▶ Data to process
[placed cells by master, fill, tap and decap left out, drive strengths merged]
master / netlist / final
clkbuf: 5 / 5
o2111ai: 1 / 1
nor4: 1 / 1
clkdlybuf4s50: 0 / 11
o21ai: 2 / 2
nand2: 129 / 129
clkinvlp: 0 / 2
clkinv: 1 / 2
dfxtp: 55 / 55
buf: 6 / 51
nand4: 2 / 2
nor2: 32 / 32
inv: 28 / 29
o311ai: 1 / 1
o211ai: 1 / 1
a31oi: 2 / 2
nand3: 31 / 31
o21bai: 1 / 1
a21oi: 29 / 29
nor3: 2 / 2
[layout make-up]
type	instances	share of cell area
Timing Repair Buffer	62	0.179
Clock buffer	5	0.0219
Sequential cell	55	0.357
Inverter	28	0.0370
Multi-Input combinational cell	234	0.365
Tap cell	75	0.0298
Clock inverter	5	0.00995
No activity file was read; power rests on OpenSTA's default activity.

---

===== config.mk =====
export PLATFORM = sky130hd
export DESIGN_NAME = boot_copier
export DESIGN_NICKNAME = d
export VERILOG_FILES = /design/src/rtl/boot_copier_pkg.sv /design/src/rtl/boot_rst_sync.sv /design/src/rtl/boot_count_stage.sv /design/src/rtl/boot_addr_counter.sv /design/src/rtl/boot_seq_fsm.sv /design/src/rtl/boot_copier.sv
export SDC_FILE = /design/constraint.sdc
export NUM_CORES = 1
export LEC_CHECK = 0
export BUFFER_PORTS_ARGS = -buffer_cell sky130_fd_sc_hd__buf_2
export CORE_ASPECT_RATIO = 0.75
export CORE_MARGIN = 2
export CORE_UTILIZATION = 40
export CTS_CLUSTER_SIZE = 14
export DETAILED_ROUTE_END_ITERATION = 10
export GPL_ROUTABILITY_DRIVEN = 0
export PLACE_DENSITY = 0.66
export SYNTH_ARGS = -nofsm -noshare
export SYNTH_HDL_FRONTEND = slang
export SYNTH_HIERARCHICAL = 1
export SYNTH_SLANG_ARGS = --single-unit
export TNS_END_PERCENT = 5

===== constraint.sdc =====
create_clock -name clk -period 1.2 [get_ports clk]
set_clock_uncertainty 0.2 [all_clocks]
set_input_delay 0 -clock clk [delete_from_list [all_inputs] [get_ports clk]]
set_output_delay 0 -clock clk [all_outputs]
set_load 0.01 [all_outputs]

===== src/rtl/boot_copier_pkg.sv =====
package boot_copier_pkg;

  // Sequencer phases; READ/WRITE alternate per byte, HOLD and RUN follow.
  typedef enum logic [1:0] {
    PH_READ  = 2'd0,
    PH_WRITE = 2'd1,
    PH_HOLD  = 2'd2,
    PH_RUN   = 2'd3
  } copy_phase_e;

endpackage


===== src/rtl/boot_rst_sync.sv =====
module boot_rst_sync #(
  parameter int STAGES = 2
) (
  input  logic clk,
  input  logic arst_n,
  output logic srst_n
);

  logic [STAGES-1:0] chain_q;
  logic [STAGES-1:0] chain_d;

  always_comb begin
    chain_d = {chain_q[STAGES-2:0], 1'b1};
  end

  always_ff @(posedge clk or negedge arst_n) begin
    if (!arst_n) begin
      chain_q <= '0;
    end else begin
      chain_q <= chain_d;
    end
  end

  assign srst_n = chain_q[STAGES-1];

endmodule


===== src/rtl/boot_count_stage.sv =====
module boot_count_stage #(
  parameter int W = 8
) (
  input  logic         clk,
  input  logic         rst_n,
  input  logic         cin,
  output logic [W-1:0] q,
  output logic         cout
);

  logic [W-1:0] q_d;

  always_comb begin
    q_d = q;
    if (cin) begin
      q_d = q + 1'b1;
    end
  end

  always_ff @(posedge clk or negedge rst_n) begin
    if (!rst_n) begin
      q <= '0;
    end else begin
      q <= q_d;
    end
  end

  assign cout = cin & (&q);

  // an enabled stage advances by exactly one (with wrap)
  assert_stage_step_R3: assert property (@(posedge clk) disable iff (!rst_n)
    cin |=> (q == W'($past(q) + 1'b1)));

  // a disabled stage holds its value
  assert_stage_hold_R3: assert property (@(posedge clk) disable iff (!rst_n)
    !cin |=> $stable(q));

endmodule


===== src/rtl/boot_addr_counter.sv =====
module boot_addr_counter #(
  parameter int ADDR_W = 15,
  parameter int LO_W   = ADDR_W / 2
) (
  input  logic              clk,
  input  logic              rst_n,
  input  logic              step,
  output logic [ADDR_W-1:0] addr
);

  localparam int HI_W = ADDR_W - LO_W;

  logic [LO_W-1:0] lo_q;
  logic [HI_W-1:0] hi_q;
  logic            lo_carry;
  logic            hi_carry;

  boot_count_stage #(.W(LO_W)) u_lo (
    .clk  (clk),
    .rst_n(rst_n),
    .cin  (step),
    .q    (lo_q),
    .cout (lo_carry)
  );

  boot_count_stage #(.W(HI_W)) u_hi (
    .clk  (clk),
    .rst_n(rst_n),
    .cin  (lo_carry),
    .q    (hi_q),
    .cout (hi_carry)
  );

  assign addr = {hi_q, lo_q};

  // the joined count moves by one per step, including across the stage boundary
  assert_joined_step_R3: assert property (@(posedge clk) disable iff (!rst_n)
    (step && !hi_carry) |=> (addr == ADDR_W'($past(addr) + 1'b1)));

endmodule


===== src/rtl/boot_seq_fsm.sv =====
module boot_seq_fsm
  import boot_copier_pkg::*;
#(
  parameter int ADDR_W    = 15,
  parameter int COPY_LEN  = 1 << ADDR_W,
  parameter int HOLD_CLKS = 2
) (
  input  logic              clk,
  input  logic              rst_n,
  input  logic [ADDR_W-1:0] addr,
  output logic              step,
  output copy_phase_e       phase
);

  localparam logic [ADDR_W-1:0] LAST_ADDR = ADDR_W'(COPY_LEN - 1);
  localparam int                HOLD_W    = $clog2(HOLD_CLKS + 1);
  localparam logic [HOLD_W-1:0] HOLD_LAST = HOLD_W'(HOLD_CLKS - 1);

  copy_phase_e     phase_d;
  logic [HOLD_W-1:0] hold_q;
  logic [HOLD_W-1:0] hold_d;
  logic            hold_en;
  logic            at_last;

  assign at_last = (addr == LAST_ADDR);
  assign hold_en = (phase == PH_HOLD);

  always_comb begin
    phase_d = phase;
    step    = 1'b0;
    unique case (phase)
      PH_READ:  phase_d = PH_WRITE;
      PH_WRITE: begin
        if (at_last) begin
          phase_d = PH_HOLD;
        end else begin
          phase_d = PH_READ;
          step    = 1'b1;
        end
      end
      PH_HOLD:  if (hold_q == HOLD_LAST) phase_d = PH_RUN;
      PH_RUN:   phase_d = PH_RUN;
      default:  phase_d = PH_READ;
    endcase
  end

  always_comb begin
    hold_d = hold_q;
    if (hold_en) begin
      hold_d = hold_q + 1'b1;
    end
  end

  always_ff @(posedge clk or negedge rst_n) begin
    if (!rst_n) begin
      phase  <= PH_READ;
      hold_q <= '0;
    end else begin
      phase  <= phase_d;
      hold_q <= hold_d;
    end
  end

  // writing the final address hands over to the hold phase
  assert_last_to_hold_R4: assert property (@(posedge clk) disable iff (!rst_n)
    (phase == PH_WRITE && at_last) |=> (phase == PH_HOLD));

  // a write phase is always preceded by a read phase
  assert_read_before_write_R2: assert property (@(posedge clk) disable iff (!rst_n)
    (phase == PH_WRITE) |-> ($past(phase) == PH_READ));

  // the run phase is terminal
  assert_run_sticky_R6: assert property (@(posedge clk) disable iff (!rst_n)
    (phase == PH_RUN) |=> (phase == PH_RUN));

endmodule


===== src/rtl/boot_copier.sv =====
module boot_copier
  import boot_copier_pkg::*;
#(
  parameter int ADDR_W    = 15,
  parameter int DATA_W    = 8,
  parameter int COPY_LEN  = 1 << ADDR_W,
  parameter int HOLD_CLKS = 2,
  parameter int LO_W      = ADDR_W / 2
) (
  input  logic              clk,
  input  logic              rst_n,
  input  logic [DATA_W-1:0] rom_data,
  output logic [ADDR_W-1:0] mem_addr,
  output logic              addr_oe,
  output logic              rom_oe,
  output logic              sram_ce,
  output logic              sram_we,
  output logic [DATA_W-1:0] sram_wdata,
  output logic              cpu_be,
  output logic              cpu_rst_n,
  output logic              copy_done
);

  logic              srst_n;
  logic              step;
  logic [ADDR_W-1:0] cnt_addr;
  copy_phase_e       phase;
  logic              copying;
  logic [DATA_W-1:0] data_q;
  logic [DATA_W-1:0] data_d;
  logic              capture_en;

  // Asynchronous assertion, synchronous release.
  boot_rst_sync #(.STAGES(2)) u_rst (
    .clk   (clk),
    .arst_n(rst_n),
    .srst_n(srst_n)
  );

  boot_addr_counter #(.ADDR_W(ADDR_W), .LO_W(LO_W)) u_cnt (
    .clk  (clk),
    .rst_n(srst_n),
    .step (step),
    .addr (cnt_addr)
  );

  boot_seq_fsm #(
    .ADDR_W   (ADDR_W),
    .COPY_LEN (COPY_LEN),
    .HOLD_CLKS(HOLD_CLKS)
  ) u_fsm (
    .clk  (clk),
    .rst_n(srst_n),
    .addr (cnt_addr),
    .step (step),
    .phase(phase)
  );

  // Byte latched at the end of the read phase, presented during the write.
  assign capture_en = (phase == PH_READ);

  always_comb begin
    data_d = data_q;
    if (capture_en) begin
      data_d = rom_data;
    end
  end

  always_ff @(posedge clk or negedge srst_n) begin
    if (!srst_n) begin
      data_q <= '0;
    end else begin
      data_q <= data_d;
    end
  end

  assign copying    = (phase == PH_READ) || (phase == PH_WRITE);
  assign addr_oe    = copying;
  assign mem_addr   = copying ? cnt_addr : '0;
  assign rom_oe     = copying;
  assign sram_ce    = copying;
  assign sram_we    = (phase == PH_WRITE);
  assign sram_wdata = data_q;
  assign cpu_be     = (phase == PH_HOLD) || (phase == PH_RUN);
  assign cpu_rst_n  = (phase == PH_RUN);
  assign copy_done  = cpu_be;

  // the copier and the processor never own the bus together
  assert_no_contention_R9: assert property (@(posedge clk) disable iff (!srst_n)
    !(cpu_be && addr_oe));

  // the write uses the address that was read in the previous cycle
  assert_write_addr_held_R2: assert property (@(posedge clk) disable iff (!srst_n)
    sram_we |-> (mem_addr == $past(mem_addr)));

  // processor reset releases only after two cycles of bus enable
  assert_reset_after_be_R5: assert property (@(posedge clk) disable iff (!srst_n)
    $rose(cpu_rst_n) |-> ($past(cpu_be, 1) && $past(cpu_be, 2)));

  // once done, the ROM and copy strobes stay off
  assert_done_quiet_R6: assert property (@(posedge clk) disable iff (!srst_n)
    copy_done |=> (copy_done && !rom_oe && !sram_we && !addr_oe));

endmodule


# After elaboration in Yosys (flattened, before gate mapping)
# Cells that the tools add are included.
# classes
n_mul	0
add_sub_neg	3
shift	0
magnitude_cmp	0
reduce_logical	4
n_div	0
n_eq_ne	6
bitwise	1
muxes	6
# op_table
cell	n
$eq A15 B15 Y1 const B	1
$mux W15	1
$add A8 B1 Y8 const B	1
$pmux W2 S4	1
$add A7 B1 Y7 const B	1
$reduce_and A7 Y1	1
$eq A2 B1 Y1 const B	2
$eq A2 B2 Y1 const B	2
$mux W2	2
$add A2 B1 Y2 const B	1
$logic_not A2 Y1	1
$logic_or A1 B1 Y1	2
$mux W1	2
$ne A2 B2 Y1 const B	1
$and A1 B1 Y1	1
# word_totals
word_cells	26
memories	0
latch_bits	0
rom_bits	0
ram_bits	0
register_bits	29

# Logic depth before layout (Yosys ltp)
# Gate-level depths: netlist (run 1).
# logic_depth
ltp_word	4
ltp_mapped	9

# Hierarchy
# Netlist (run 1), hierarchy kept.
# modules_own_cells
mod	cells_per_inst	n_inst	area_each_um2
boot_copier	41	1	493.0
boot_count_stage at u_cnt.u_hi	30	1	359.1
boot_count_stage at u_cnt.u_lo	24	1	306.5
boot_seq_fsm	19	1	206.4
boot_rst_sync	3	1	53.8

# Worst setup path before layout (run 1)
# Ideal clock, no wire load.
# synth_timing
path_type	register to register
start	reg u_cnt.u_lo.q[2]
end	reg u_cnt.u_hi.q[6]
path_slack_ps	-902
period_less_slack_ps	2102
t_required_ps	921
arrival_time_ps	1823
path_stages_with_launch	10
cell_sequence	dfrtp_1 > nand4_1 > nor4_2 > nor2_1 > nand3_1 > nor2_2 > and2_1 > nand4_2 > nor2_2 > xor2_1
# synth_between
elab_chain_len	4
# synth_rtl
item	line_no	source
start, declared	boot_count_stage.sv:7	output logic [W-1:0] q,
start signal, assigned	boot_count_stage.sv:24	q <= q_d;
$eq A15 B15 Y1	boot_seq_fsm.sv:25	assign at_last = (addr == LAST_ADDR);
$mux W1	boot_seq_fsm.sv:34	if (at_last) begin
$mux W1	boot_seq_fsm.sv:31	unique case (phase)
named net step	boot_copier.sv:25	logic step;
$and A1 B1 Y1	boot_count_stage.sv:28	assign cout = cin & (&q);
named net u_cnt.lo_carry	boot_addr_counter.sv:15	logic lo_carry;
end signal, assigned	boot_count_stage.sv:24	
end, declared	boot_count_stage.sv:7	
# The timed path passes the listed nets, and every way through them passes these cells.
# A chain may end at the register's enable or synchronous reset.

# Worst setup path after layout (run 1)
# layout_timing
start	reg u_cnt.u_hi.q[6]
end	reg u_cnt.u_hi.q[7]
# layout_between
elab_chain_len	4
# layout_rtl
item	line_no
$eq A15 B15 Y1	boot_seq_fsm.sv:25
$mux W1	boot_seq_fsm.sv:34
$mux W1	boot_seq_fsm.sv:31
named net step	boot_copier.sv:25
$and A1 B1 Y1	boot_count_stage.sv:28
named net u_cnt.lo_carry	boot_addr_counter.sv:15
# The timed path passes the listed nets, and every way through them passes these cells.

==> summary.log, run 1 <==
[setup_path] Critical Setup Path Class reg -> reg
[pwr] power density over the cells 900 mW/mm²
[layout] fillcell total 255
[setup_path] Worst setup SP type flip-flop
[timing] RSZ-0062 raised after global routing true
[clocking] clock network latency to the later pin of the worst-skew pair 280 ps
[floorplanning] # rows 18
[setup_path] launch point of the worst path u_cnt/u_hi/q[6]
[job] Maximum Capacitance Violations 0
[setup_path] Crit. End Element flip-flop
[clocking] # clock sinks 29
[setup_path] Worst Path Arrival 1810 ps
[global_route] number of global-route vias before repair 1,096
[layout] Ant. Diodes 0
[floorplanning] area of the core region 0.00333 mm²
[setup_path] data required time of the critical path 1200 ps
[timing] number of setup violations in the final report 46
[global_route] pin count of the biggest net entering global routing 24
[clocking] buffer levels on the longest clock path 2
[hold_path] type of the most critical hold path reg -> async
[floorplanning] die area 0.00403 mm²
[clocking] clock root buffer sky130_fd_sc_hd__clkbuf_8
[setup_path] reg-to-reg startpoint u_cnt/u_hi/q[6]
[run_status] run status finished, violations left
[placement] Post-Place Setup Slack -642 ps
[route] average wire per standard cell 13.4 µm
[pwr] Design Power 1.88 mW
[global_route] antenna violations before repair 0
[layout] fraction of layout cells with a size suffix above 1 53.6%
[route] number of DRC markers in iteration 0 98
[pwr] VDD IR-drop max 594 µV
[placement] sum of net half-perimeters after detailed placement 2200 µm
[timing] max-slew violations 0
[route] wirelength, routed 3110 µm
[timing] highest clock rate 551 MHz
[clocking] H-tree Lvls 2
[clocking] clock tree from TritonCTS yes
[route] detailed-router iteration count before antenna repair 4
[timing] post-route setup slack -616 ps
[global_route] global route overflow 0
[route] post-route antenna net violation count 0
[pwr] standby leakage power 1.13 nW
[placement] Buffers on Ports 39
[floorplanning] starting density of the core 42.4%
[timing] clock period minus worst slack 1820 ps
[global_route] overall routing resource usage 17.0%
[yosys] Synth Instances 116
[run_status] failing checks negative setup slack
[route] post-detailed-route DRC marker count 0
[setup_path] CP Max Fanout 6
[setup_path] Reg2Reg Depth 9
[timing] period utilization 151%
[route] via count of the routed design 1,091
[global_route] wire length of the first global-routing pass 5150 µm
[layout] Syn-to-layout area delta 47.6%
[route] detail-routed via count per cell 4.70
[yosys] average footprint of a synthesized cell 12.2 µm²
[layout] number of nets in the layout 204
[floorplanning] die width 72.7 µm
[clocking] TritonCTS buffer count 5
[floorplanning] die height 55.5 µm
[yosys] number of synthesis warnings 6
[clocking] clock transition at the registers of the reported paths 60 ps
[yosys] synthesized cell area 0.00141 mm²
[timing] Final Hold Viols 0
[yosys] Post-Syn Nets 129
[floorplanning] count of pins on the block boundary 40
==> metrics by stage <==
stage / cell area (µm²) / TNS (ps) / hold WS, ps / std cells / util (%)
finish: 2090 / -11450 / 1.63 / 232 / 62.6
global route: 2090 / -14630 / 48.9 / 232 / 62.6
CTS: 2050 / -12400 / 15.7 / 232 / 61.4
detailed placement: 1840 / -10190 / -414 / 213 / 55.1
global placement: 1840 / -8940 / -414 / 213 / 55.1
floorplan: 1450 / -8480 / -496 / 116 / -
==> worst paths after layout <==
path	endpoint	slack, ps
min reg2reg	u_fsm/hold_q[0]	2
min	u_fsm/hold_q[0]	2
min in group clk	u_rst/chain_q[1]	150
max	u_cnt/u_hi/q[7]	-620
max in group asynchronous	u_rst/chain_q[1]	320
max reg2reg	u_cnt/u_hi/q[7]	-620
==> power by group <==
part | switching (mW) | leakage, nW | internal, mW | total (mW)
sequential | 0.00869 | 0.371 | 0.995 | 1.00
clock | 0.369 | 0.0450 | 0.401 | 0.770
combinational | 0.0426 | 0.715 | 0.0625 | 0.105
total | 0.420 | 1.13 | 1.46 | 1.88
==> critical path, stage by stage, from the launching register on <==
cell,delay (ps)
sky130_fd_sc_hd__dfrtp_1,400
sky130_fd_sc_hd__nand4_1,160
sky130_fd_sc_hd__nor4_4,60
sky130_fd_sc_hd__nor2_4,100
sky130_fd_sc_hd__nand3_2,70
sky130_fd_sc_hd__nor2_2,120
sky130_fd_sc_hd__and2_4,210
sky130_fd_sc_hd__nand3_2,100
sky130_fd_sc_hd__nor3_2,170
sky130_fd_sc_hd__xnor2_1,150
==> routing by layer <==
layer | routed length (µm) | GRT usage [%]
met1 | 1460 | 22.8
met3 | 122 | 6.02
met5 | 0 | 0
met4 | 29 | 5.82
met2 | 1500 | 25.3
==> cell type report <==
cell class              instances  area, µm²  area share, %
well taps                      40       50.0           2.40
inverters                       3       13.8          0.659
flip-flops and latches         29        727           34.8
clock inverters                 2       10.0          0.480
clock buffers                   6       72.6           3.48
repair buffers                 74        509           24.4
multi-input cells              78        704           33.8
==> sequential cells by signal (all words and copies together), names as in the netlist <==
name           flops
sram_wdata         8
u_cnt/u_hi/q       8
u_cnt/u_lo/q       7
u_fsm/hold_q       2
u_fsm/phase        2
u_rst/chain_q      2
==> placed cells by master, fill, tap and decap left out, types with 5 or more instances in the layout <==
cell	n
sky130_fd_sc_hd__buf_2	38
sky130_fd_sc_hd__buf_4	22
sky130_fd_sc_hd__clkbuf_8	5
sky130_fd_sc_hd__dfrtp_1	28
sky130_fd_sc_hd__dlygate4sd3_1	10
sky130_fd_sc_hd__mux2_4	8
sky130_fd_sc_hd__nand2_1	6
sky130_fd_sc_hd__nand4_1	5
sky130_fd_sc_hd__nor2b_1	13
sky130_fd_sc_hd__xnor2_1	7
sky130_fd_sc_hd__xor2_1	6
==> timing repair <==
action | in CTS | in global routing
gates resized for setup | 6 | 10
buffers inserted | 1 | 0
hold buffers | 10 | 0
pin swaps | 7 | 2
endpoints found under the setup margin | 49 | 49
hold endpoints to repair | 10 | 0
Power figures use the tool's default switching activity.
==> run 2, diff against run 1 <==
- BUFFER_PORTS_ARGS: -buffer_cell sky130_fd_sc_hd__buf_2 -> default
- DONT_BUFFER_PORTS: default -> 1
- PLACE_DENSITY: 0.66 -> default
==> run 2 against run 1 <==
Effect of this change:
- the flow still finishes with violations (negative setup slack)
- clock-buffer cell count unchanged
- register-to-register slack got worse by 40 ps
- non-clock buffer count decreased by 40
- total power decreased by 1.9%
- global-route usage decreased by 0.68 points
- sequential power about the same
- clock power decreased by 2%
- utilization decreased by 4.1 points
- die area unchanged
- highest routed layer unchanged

▶ Exercise brief
The range runs from the line with "o21bai: 1 / 1" up to and including the line with "No activity file" in the listing above; please write out exactly those lines and nothing more.

▶ Solution to the problem
o21bai: 1 / 1
a21oi: 29 / 29
nor3: 2 / 2
[layout make-up]
type	instances	share of cell area
Timing Repair Buffer	62	0.179
Clock buffer	5	0.0219
Sequential cell	55	0.357
Inverter	28	0.0370
Multi-Input combinational cell	234	0.365
Tap cell	75	0.0298
Clock inverter	5	0.00995
No activity file was read; power rests on OpenSTA's default activity.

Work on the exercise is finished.